↓↓↓

$ cat src/rtl/irq_pending_ctrl.sv
`default_nettype none
// ============================================================================
// Module   : irq_pending_ctrl
// Purpose  : Synchronises eight request lines, latches rising edges as pending,
//            presents masked pending to the priority encoder and clears on ack.
// Revision : 1.0 - initial release
// ============================================================================
module irq_pending_ctrl (
   input  logic       clk,
   input  logic       rst_n,
   input  logic [7:0] irq_in,
   input  logic [7:0] mask,
   input  logic       enable,
   output logic [7:0] d,
   output logic       en,
   input  logic [2:0] svc_code,
   input  logic       svc_ack,
   output logic       busy,
   output logic [7:0] ovf,
   input  logic       ovf_clr
);

   localparam logic [1:0] S_IDLE  = 2'd0;
   localparam logic [1:0] S_REQ   = 2'd1;
   localparam logic [1:0] S_CLEAR = 2'd2;

   logic [7:0] s1_q, s2_q, s3_q;
   logic [7:0] pend_q, pend_d;
   logic [7:0] ovf_q, ovf_d;
   logic [1:0] state_q, state_d;
   logic       en_q, en_d;
   logic       busy_q, busy_d;
   logic [7:0] w_edge;
   logic [7:0] w_clr;
   logic       w_ack_hit;
   logic [2:0] w_svc_bit;

   // Code 0 is bit 7, so the serviced bit index is 7 - code, i.e. ~code.
   assign w_svc_bit = ~svc_code;
   assign w_edge    = s2_q & ~s3_q;
   assign w_ack_hit = (state_q == S_REQ) && enable && svc_ack && pend_q[w_svc_bit];
   assign w_clr     = w_ack_hit ? (8'd1 << w_svc_bit) : 8'd0;

   assign d    = pend_q & mask;
   assign en   = en_q;
   assign busy = busy_q;
   assign ovf  = ovf_q;

   // An edge arriving on a bit being cleared re-sets it and is not an overflow.
   always_comb begin
      pend_d = (pend_q & ~w_clr) | w_edge;
      ovf_d  = (ovf_q & ~{8{ovf_clr}}) | (w_edge & pend_q & ~w_clr);
   end

   always_ff @(posedge clk or negedge rst_n) begin
      if (!rst_n) begin
         s1_q    <= 8'd0;
         s2_q    <= 8'd0;
         s3_q    <= 8'd0;
         pend_q  <= 8'd0;
         ovf_q   <= 8'd0;
         state_q <= S_IDLE;
         en_q    <= 1'b0;
         busy_q  <= 1'b0;
      end else begin
         s1_q    <= irq_in;
         s2_q    <= s1_q;
         s3_q    <= s2_q;
         pend_q  <= pend_d;
         ovf_q   <= ovf_d;
         state_q <= state_d;
         en_q    <= en_d;
         busy_q  <= busy_d;
      end
   end

   always_comb begin
      state_d = state_q;
      if (!enable) begin
         state_d = S_IDLE;
      end else begin
         case (state_q)
            S_IDLE:  if (d != 8'd0) state_d = S_REQ;
            S_REQ: begin
               if (w_ack_hit)        state_d = S_CLEAR;
               else if (d == 8'd0)   state_d = S_IDLE;
            end
            S_CLEAR: state_d = S_IDLE;
            default: state_d = S_IDLE;
         endcase
      end
   end

   // Outputs are registered alongside the state they decode.
   always_comb begin
      en_d   = (state_d == S_REQ);
      busy_d = (state_d == S_REQ) || (state_d == S_CLEAR);
   end

endmodule
`default_nettype wire

$ cat config.mk
export PLATFORM = sky130hd
export DESIGN_NAME = irq_pending_ctrl
export DESIGN_NICKNAME = d
export VERILOG_FILES = /design/src/rtl/irq_pending_ctrl.sv
export SDC_FILE = /design/constraint.sdc
export NUM_CORES = 1
export LEC_CHECK = 0
export CAP_MARGIN = 30
export CORE_ASPECT_RATIO = 1.2
export CORE_UTILIZATION = 44
export DETAILED_ROUTE_END_ITERATION = 10
export PLACE_DENSITY = 0.84
export SYNTH_ARGS = -nofsm -noshare
export SYNTH_HDL_FRONTEND = slang
export SYNTH_SLANG_ARGS = --single-unit
export TNS_END_PERCENT = 5
$ cat constraint.sdc
create_clock -name clk -period 2.7 [get_ports clk]
set_input_delay 0.54 -clock clk [delete_from_list [all_inputs] [get_ports clk]]
set_output_delay 0.54 -clock clk [all_outputs]
set_load 0.005 [all_outputs]
### After elaboration in Yosys (flattened, before gate mapping)

Index checks and enable logic that the tools add are counted.
W data, S select, Z words.

* $lt $le $gt $ge: 1
* bitwise gates (word level): 12
* shift operators: 1
* reduce and logical (&&, ||, !) cells: 7
* multiplexer cells: 8
* equal/unequal tests: 3

Operators with widths (number)
* $and A8 B8 Y8: 6
* $not A8 Y8: 3
* $or A8 B8 Y8: 2
* $logic_not A8 Y1: 1
* $mux W2: 4
* $mux W8: 1
* $reduce_bool A8 Y1: 1
* $shl A1 B3 Y8 const A: 1
* $eq A2 B1 Y1 const B: 2
* $lt A3 B4 Y1 const B: 1
* $pmux W2 S2: 1
* $bmux W1 S3: 1
* $logic_and A1 B1 Y1: 3
* $not A3 Y3: 1
* $eq A2 B2 Y1 const B: 1
* $logic_not A2 Y1: 1
* $logic_or A1 B1 Y1: 1
* $mux W1: 1

* register bits: 44
* word-level logic and storage cells: 40

### Longest topological paths before layout

* depth after elaboration: 9
* gate-level depth with buffers: 6
* gate-level depth less buffers: 6

### Worst setup path after synthesis

OpenSTA, ideal clock, no wires.

* path kind: input to register
* start point: input mask[5]
* end point: register busy_q (netlist: busy)
* setup slack: 0.523 ns
* stages on the path: 6
* path buffers: 0
* arrival time: 2.064 ns
* cell sequence: and2_1 or4_1 or4_1 nor4bb_1 ha_1 inv_1

* cells in the longest elaborated chain, start to end: 8
* elaborated cells between the ends (all ways): 11
* classes of those cells: eq/ne (2); mux (5); bitwise (1); reduce/logical (3)

RTL lines
* from (decl): line 12 `input logic [7:0] mask,`
* $and A8 B8 Y8 (*): line 44 `assign d = pend_q & mask;`
* $logic_not A8 Y1: line 86 `else if (d == 8'd0) state_d = S_IDLE;`
* $mux W2: line 86
* $mux W2: line 85 `if (w_ack_hit) state_d = S_CLEAR;`
* $pmux W2 S2 (*): line 82 `case (state_q)`
* $mux W2 (*): line 79 `if (!enable) begin`
* net state_d[0]: line 30 `logic [1:0] state_q, state_d;`
* $eq A2 B1 Y1 / $eq A2 B2 Y1 (equally long branches): line 97 `busy_d = (state_d == S_REQ) || (state_d == S_CLEAR);`
* $logic_or A1 B1 Y1 (*): line 97
* net busy_d: line 32 `logic busy_q, busy_d;`
* to (signal assigned): line 73 `busy_q <= busy_d;`
* to (decl): line 32

The timed path passes the listed nets; every way through them passes the cells marked *.

### Worst setup path in the final report

* start point: input mask[4]
* end point: register busy_q (netlist: busy)

The elaborated chain is that of the path after synthesis.

==> metrics.md <==
| Metric | Value |
|---|---|
| Status | `complete, no violations` |
| Pins over their slew limit | `0` |
| Pin count of the biggest net entering global routing | `45` |
| Seq/Total Area, Yosys | `72.55%` |
| Share of cells above drive strength 1 | `8.075%` |
| TritonCTS Buffers | `5` |
| Max frequency | `426.6 MHz` |
| Routed Antenna Nets | `0` |
| Htree depth | `2` |
| Most used cell, CP | `or4_1` |
| Post-synth top area share | `72.55%` |
| Crit. Startpoint | `mask[4]` |
| Setup bufs post-CTS | `0` |
| First-pass GRT wire length | `4.664 mm` |
| GR met3 Demand/Resource | `5.284%` |
| Fin util | `62.57%` |
| Leading register cell type out of synthesis | `dfrtp_1` |
| Setup TNS | `0 ns` |
| Worst-Margin Slew | `0.8987 ns` |
| Layout Nets | `185` |
| Drt first pass iters | `4` |
| Main combinational cell family by area after synthesis | `simple AND/OR/NAND/NOR gates` |
| Core Footprint | `3309 sq um` |
| FFs w/ async S/R, synth | `100.0%` |
| # hold bufs at CTS | `0` |
| Critical Path End Type | `flop` |
| Worst Path Arrival | `2.52 ns` |
| Initial DRC count | `28` |
| Worst Path Buf+Inv | `2` |
| DRC violations left | `0` |
| Worst reg-to-reg setup slack | `0.58 ns` |
| Post-CTS sizing | `0` |
| Area delta synth->final | `36.44%` |
| Post-synthesis adder-cell area fraction | `0.8244%` |
| Min-Delay Path Class | `reg2reg` |
| GRT busiest layer | `met2` |
| Syn nets | `136` |
| Clock Latency Late Sink | `0.28 ns` |
| Pwr per Cell Area | `610.0 nW/um^2` |
| Vias in the first global route | `1083` |
| Period minus WS final | `2.344 ns` |
| R2r endpoint | `busy` |
| Hold Path Cell Cnt | `0` |
| Worst hold endpoint | `s2_q[4]` |
| Endpoints failing hold | `0` |
| Clock tree root driver cell | `clkbuf_8` |
| Post-Synthesis Cells | `111` |
| Global Route Usage Sum | `17.12%` |
| Mux cell area share after synthesis | `3.215%` |
| Reg2reg path depth | `6` |
| CP max FO | `2` |
| Hpwl dp | `2.105 mm` |
| Slowest library cell on the worst path | `or4_1` |
| Final hold slack | `0.3509 ns` |
| Largest area contributor in the netlist | `dfrtp_1` |
| I/O Pins | `42` |
| Slew margin rel. | `40.09%` |
| Dpl ws | `0.05701 ns` |
| Period utilisation layout | `86.83%` |
| P_leak | `0.0008840 uW` |
| Clock Path Buffers | `2` |
| Via density | `5.076` |
| Routability cong. | `0.8712` |
| Crit Path Class | `in2reg` |
| Fill cell count | `249` |
| Post-synth EDFFs | `0` |
| RSZ-0062 raised after global routing | `false` |
| Overall routed net length | `2.740 mm` |
| Post-synthesis cell area | `1518 sq um` |
| PnR worst setup slack | `0.3557 ns` |
| Peak supply drop | `0.0004753 V` |
| Die Y-Extent | `66.34 microns` |
| # port buffers | `41` |
| Syn_area_per_cell | `13.67 sq um` |
| Endpoints failing setup | `0` |
| Commonest cells after routing, fill and taps aside | `44 x dfrtp_1, 40 x clkdlybuf4s50_1, 12 x inv_1, 10 x nand2_1, 10 x nand2b_1` |
| Cell family with most CP delay | `simple AND/OR/NAND/NOR gates` |
| Via Count | `1005` |
| GRT overflow | `0` |
| Met2 usage | `29.82%` |
| Commonest non-fill, non-tap cell in the layout | `dfrtp_1` |
| Count of state elements after synthesis | `44` |
| GR Util met1 | `17.87%` |
| # diodes | `0` |
| Initial antenna violation count | `0` |
| Compound-gate portion of the synthesized area | `6.678%` |
| Post-synthesis xor/xnor area fraction | `0%` |
| Die Area | `3689 sq um` |
| Hold path start | `s1_q[4]` |
| Synth Warn # | `0` |
| RR Startpoint | `pend_q[5]` |
| Startpoint types | `input pin` |
| CTS tree | `yes` |
| Clk_skew | `0.006012 ns` |
| Rows | `23` |
| Die width | `55.62 microns` |
| Routed len/inst | `13.84 microns` |
| Netlist cell types | `18` |
| Crit path cell chain | `clkdlybuf4s50_1 -> and2_4 -> or4_1 -> or4_1 -> nor4bb_1 -> ha_1 -> inv_1` |
| Starting Density | `45.86%` |
| Required time worst endpoint | `2.88 ns` |
| CTS clk-pin slew, worst paths | `0.07 ns` |
| Max-cap violations | `0` |
| Simple-gate share of the synthesized area | `13.52%` |
| Largest cells by area after synthesis | `dfrtp_1 73%, nand2b_1 4.1%, o22ai_1 3.7%` |
| Biggest cell delay along the critical path | `0.50 ns` |
| # clock sinks | `44` |
## final cells by class
type / instances / area [sq um] / area share [%]
tap: 37 / 46.29 / 2.236
multi-input combinational: 54 / 367.9 / 17.76
inverter: 12 / 45.04 / 2.175
timing repair buffer: 43 / 420.4 / 20.30
clock buffer: 8 / 90.09 / 4.350
sequential: 44 / 1101 / 53.17
## sequential cells by signal, summed over array words and instances, names as in the netlist
name	count
ovf	8
s2_q	8
busy	1
s3_q	8
en	1
s1_q	8
pend_q	8
state_q	2
## report_power, final
group | total (uW) | internal, uW | switching, uW
logic | 149 | 92.0 | 57.0
clock network | 399 | 208 | 191
registers | 715 | 698 | 16.9
## stage by stage
stage / std cells / cell area [sq um] / power, uW
floorplan: 111 / 1518 / 769.1
global placement: 190 / 1981 / 872.4
detailed placement: 190 / 1981 / 879.5
CTS: 198 / 2071 / 1284
global route: 198 / 2071 / 1327
finish: 198 / 2071 / 1263
## how the worst max path moves through the flow
stage / end / slack, ns / depth (start not counted)
2_1_floorplan: busy / 0.52 / 6
3_3_place_gp: busy / 0.07 / 7
3_5_place_dp: busy / 0.06 / 7
4_1_cts: busy / 0.35 / 7
5_1_grt: busy / 0.23 / 7
6_report: busy / 0.36 / 7
## Yosys cell counts, types with 2 or more instances
| cell | number |
|---|---|
| nand2b_1 | 10 |
| dfrtp_1 | 44 |
| and2_1 | 7 |
| o22ai_1 | 9 |
| or4_1 | 2 |
| o21ai_0 | 6 |
| inv_1 | 12 |
| o31ai_1 | 2 |
| nand2_1 | 10 |
## metal layers
metal	part of all wire [%]	wire [microns]	vias to the layer above
met3	5.9	163	6
met5	0	0	-
met4	2.2	61	0
met1	38	1052	494
met2	53	1462	35
li1	-	-	470
## cell families (layout without fill, tap and decap cells)
group                      after synthesis  after routing
AOI/OAI and AO/OA                       17             17
adders and majority gates                1              1
buffers and inverters                   13             63
DFF                                     44             44
muxes                                    2              2
and+or+nand+nor                         34             34
No activity file was read; power rests on OpenSTA's default activity.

↑↑↑

Would you please copy, word for word, everything above from the line containing "Critical Path End" down to the line containing "Endpoints failing setup", those two lines included?

* [Answer to the problem]
| Critical Path End Type | `flop` |
| Worst Path Arrival | `2.52 ns` |
| Initial DRC count | `28` |
| Worst Path Buf+Inv | `2` |
| DRC violations left | `0` |
| Worst reg-to-reg setup slack | `0.58 ns` |
| Post-CTS sizing | `0` |
| Area delta synth->final | `36.44%` |
| Post-synthesis adder-cell area fraction | `0.8244%` |
| Min-Delay Path Class | `reg2reg` |
| GRT busiest layer | `met2` |
| Syn nets | `136` |
| Clock Latency Late Sink | `0.28 ns` |
| Pwr per Cell Area | `610.0 nW/um^2` |
| Vias in the first global route | `1083` |
| Period minus WS final | `2.344 ns` |
| R2r endpoint | `busy` |
| Hold Path Cell Cnt | `0` |
| Worst hold endpoint | `s2_q[4]` |
| Endpoints failing hold | `0` |
| Clock tree root driver cell | `clkbuf_8` |
| Post-Synthesis Cells | `111` |
| Global Route Usage Sum | `17.12%` |
| Mux cell area share after synthesis | `3.215%` |
| Reg2reg path depth | `6` |
| CP max FO | `2` |
| Hpwl dp | `2.105 mm` |
| Slowest library cell on the worst path | `or4_1` |
| Final hold slack | `0.3509 ns` |
| Largest area contributor in the netlist | `dfrtp_1` |
| I/O Pins | `42` |
| Slew margin rel. | `40.09%` |
| Dpl ws | `0.05701 ns` |
| Period utilisation layout | `86.83%` |
| P_leak | `0.0008840 uW` |
| Clock Path Buffers | `2` |
| Via density | `5.076` |
| Routability cong. | `0.8712` |
| Crit Path Class | `in2reg` |
| Fill cell count | `249` |
| Post-synth EDFFs | `0` |
| RSZ-0062 raised after global routing | `false` |
| Overall routed net length | `2.740 mm` |
| Post-synthesis cell area | `1518 sq um` |
| PnR worst setup slack | `0.3557 ns` |
| Peak supply drop | `0.0004753 V` |
| Die Y-Extent | `66.34 microns` |
| # port buffers | `41` |
| Syn_area_per_cell | `13.67 sq um` |
| Endpoints failing setup | `0` |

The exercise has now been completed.